Cash has transferred his duties over to his second in command, Mark Positano, said Mosquito Control Board member Dr. Florence Fruehan.

The district will address Cash’s retirement at its upcoming board meeting Aug. 21.

“Mr. Cash called me on the phone and said that he was going to be submitting his resignation, going into retirement,” Fruehan said. The board will discuss with him what duties he will be continuing, for how long and at what level of pay, Fruehan said.

Positano is handling Cash’s duties, and “was put in place prior, and actually he’s been running most of the operations for a considerable period of time,” Fruehan said.

The revelation that the district had a deficit of $1.1 million came after Cash sent a July 28 letter with the topic title “Critical budget oversight” to the commissioners.

Cash wrote, “The fund balance was incorrectly stated and by the time the error was discovered the budget was overspend by $1.1 million.”

Accountant Julieann Klein, of the Daytona Beach-based Lombardo Spradley Klein accounting firm, wrote in a July 25 memo that the when the 2017 budget was drafted, “the actual fund balance for the year ended September 30, 2015 was used as the amount of fund balance to be carried forward into the 2016-2017 budget year. The amount that should have been used was the projected fund balance as of September 30, 2016.”

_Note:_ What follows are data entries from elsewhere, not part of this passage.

This design comes from an exercise in tuning for small area, a short achievable clock period and few clock cycles on the open sky130 flow, not from production work.
Where RTL was checked, it was by simulation tests only, not by an equivalence proof against the original.
Power figures rest on the tool's default switching activity, not on a simulated workload.

==> flow/design.v <==
`timescale 1ns / 1ps
module div32(
    input clk,
    input rst,
    input start,
    input [31:0] dividend,
    input [31:0] divisor,
    output [31:0] quotient,
    output [31:0] remainder,
    output reg finish
);
reg [31:0] r;       
reg [31:0] q;       
reg [31:0] d;       
reg [4:0]  za;      
reg [5:0]  j;       
reg        norm;    
reg        iter;    
assign quotient  = q;
assign remainder = r;
function [5:0] lzc32;
    input [31:0] x;
    reg [15:0] v1; reg [15:0] c1;
    reg [7:0]  v2; reg [15:0] c2;
    reg [3:0]  v3; reg [11:0] c3;
    reg [1:0]  v4; reg [7:0]  c4;
    integer i;
    begin
        for (i = 0; i < 16; i = i + 1) begin
            v1[i] = x[2*i+1] | x[2*i];
            c1[i] = ~x[2*i+1];
        end
        for (i = 0; i < 8; i = i + 1) begin
            v2[i] = v1[2*i+1] | v1[2*i];
            c2[2*i+:2] = v1[2*i+1] ? {1'b0, c1[2*i+1]} : {1'b1, c1[2*i]};
        end
        for (i = 0; i < 4; i = i + 1) begin
            v3[i] = v2[2*i+1] | v2[2*i];
            c3[3*i+:3] = v2[2*i+1] ? {1'b0, c2[2*(2*i+1)+:2]} : {1'b1, c2[2*(2*i)+:2]};
        end
        for (i = 0; i < 2; i = i + 1) begin
            v4[i] = v3[2*i+1] | v3[2*i];
            c4[4*i+:4] = v3[2*i+1] ? {1'b0, c3[3*(2*i+1)+:3]} : {1'b1, c3[3*(2*i)+:3]};
        end
        lzc32 = {~(v4[1] | v4[0]), v4[1] ? {1'b0, c4[7:4]} : {1'b1, c4[3:0]}};
    end
endfunction
wire [5:0] la = lzc32(dividend);
wire [5:0] lb = lzc32(divisor);
wire [4:0] sp = j[4:0] ^ ~za;
wire [4:0] sg = j[4:0] & ~za;
wire [5:0] sc;                                    
assign sc[0] = 1'b1;
assign sc[1] = sg[0] | sp[0];
assign sc[2] = sg[1] | (sp[1] & sg[0]) | (sp[1] & sp[0]);
assign sc[3] = sg[2] | (sp[2] & sg[1]) | (sp[2] & sp[1] & sg[0]) | (sp[2] & sp[1] & sp[0]);
assign sc[4] = sg[3] | (sp[3] & sg[2]) | (sp[3] & sp[2] & sg[1]) | (sp[3] & sp[2] & sp[1] & sg[0])
             | (sp[3] & sp[2] & sp[1] & sp[0]);
assign sc[5] = sg[4] | (sp[4] & sg[3]) | (sp[4] & sp[3] & sg[2]) | (sp[4] & sp[3] & sp[2] & sg[1])
             | (sp[4] & sp[3] & sp[2] & sp[1] & sg[0]) | (sp[4] & sp[3] & sp[2] & sp[1] & sp[0]);
wire [5:0] sh   = {~sc[5], sp ^ sc[4:0]};
wire       triv = j[5] | sh[5];                   
wire [32:0] sub = {1'b0, r} - {1'b0, d};
wire        ge  = ~sub[32];
wire        take = iter & ge;
wire [31:0] flip = {32{take}} & (r ^ sub[31:0]);
always @(posedge clk or posedge rst) begin
    if (rst) begin
        finish <= 1'b0;
        norm   <= 1'b0;
        iter   <= 1'b0;
    end else if (start) begin
        finish <= 1'b0;
        norm   <= 1'b1;
        iter   <= 1'b0;
    end else if (norm) begin
        norm   <= 1'b0;
        finish <= triv;
        iter   <= ~triv;
    end else if (iter) begin
        if (j[4:0] == 5'd0) begin
            iter   <= 1'b0;
            finish <= 1'b1;
        end
    end
end
always @(posedge clk) begin
    za <= la[4:0];
    if (start) begin
        r <= lb[5] ? 32'b0 : dividend;
        d <= divisor;
        j <= lb;
    end else begin
        r <= r ^ flip;
        if (norm) begin
            d <= d << sh[4:0];
            j <= sh;
        end else begin
            d <= d >> 1;
            j <= j - 6'd1;
        end
    end
    if (start)     q <= 32'b0;
    else if (iter) q <= {q[30:0], ge};
end
endmodule
Settings: LEC_CHECK=0, CAP_MARGIN=20, CORE_MARGIN=2, CORE_UTILIZATION=40, PLACE_DENSITY=0.6, SETUP_SLACK_MARGIN=2.8, SLEW_MARGIN=20; clock period 5.0 ns.
standard.sh (not shown) runs the stock make flow with config.mk's settings and CLKGATE_MAP_FILE= SYNTH_SCRIPT=/design/flow/synth_recipe.tcl, a recipe that flattens the netlist after the stock synthesis.
==> flow/flow/run.sh <==
#!/bin/bash
# Standard layout, with plain buffers on the ports instead of the default delay-cell buffers.
set -euo pipefail
bash standard.sh BUFFER_PORTS_ARGS="-buffer_cell sky130_fd_sc_hd__buf_2" finish > standard.log 2>&1
The baseline went through all stages and came out clean.
Then changed:
==> flow/run.sh (new file) <==
#!/bin/bash
# synth_recipe.tcl (not shown) runs the flow's synth.tcl, then flattens the netlist and writes it again
# the make line also repeats each setting of config.mk as NAME=value (left out here)
make -C /OpenROAD-flow-scripts/flow DESIGN_CONFIG=/design/flow/config.mk WORK_HOME=/design/flow/orfs CLKGATE_MAP_FILE= SYNTH_SCRIPT=/design/flow/synth_recipe.tcl finish
removed: flow/flow/run.sh
removed: flow/standard.sh
After rerunning: The changed run finished clean. Wire length climbs by about 2.4%. Die area stays the same. Worst hold slack improved by 0.025 ns.
Then changed:
SETUP_SLACK_MARGIN = 3.2   (was 2.8)
=>
- The changed run went through all stages and came out clean
- total power rose slightly
- global-route usage rose by 0.73 points
- setup slack improved by 0.036 ns
No run of this note included a check of the RTL's function; only the layout flow was run.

The budget process takes place in June and July, a few months before the end of the fiscal year, and the amount has to be projected based on budgeted amounts from the previous fiscal year, she continued. Usually, the prior year’s fund balance was close to the carry forward balance. But then the district began building a new, $2.1 million facility at the airport, causing a “dramatic drop in the carry forward fund balance.”

Remedies for the problem, Cash wrote, were “harsh,” and included the firing of six staff members, most of them part-timers.

Some staff members who would be retained, including Cash, Positano and district Finance Director Rachel Knapp, would not get pay increases; others would be restricted to just 3% cost of living increases. Travel would be cut in half, Cash would lose his health insurance, and Knapp would lose her dependents’ health insurance.

Fruehan described the budget oversight as “a complacency issue.”

“My discussion with (Positano) is that we are going to have a further review,” he said. “We’re going to probably be eliminating certain accounting positions. At this point ... our accounting practices can’t be the same as they were.”